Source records
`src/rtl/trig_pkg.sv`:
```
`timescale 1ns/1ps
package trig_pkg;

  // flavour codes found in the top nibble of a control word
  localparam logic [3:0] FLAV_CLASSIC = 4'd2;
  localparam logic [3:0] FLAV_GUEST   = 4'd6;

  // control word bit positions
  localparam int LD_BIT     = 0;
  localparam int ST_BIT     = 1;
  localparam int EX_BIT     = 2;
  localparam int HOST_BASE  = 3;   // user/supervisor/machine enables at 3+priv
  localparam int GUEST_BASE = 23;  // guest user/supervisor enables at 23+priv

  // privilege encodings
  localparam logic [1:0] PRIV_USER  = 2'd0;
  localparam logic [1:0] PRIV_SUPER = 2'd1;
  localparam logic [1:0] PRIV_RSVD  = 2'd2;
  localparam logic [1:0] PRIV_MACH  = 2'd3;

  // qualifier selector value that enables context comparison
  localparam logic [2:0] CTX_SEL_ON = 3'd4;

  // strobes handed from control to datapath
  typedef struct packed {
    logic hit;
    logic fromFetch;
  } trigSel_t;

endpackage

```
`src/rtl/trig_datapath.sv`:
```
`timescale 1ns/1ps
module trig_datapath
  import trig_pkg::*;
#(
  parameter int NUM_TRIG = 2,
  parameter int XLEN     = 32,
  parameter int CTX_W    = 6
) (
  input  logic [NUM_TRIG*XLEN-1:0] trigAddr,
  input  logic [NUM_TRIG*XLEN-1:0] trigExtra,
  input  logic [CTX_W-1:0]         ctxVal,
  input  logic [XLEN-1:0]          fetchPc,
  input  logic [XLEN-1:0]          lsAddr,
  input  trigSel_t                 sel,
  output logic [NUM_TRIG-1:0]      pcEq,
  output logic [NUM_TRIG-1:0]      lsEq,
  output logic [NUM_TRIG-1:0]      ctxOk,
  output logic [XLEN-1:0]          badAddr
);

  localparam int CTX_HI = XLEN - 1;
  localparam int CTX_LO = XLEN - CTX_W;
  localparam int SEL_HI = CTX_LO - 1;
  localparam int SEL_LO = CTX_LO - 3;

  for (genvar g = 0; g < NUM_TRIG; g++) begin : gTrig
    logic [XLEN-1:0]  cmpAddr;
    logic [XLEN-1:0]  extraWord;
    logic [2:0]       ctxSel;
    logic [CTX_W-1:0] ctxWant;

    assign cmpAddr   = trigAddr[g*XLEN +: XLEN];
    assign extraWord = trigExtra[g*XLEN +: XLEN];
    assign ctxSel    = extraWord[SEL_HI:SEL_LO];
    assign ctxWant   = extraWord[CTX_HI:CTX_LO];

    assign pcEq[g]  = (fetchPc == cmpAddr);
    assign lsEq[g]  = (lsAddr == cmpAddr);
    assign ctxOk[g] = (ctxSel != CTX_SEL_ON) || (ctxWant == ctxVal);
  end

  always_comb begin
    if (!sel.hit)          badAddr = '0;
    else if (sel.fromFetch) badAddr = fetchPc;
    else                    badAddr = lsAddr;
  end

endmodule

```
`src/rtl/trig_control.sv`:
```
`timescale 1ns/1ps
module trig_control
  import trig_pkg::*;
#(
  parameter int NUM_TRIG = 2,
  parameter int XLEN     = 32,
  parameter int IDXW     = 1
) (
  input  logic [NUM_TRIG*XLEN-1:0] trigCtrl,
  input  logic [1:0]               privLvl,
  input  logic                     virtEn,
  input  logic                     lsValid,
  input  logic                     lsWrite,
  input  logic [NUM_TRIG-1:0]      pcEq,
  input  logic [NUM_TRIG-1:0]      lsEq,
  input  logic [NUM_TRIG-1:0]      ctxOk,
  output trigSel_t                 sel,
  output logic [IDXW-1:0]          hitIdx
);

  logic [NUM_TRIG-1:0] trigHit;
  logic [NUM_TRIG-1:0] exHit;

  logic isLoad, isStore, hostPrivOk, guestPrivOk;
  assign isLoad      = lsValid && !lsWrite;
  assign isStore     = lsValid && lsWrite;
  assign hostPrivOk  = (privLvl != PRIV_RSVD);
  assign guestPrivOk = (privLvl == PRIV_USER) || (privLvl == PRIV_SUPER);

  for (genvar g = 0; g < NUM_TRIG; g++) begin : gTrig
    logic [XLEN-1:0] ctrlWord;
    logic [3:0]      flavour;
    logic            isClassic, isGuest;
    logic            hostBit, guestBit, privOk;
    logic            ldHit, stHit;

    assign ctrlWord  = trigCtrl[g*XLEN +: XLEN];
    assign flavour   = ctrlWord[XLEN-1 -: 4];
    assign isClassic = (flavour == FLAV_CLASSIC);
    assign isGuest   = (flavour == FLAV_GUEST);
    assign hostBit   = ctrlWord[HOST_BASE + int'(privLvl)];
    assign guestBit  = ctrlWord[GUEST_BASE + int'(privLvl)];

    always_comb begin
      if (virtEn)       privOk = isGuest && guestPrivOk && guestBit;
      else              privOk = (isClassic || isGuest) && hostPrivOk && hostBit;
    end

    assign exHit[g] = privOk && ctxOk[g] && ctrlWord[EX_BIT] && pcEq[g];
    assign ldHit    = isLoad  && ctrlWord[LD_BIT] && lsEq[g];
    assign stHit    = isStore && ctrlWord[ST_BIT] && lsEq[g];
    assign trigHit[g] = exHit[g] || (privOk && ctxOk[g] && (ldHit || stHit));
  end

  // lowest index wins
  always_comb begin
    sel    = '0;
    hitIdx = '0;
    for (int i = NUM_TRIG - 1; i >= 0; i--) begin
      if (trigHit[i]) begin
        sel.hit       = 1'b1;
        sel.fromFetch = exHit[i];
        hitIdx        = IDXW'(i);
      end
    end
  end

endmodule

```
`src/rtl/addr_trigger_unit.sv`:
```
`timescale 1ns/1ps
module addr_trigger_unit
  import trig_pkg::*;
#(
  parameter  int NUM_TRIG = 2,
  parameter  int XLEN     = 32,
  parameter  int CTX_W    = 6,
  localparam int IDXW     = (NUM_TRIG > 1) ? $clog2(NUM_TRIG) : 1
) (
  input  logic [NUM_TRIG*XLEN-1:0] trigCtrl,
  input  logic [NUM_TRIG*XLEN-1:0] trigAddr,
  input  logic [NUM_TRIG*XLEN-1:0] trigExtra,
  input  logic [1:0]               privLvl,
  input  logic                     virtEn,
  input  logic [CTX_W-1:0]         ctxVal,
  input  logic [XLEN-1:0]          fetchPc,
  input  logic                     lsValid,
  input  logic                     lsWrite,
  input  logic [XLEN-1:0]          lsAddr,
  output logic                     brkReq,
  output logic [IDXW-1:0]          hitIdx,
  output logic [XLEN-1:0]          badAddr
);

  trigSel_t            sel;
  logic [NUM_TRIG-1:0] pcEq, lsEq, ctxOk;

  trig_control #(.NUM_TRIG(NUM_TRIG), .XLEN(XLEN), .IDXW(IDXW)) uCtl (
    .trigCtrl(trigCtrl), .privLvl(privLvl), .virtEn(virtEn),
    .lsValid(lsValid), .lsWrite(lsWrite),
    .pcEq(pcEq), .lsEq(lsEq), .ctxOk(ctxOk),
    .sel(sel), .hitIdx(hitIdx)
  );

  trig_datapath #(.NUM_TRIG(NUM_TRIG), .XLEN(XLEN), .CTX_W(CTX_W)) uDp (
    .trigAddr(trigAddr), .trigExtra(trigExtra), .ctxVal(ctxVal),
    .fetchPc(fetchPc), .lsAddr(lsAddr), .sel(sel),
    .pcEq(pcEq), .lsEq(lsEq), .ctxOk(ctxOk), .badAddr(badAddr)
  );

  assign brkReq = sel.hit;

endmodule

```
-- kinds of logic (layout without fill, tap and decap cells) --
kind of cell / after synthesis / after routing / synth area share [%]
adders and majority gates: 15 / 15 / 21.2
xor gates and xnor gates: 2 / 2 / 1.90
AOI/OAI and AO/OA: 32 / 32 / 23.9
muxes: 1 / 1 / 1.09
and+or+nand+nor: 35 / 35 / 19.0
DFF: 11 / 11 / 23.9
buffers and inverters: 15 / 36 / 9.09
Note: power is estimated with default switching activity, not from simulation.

_Work request_
All lines with the word "parameter" must be located in the data and copied.

_Expected answer_
  parameter int NUM_TRIG = 2,
  parameter int XLEN     = 32,
  parameter int CTX_W    = 6
  parameter int NUM_TRIG = 2,
  parameter int XLEN     = 32,
  parameter int IDXW     = 1
  parameter  int NUM_TRIG = 2,
  parameter  int XLEN     = 32,
  parameter  int CTX_W    = 6,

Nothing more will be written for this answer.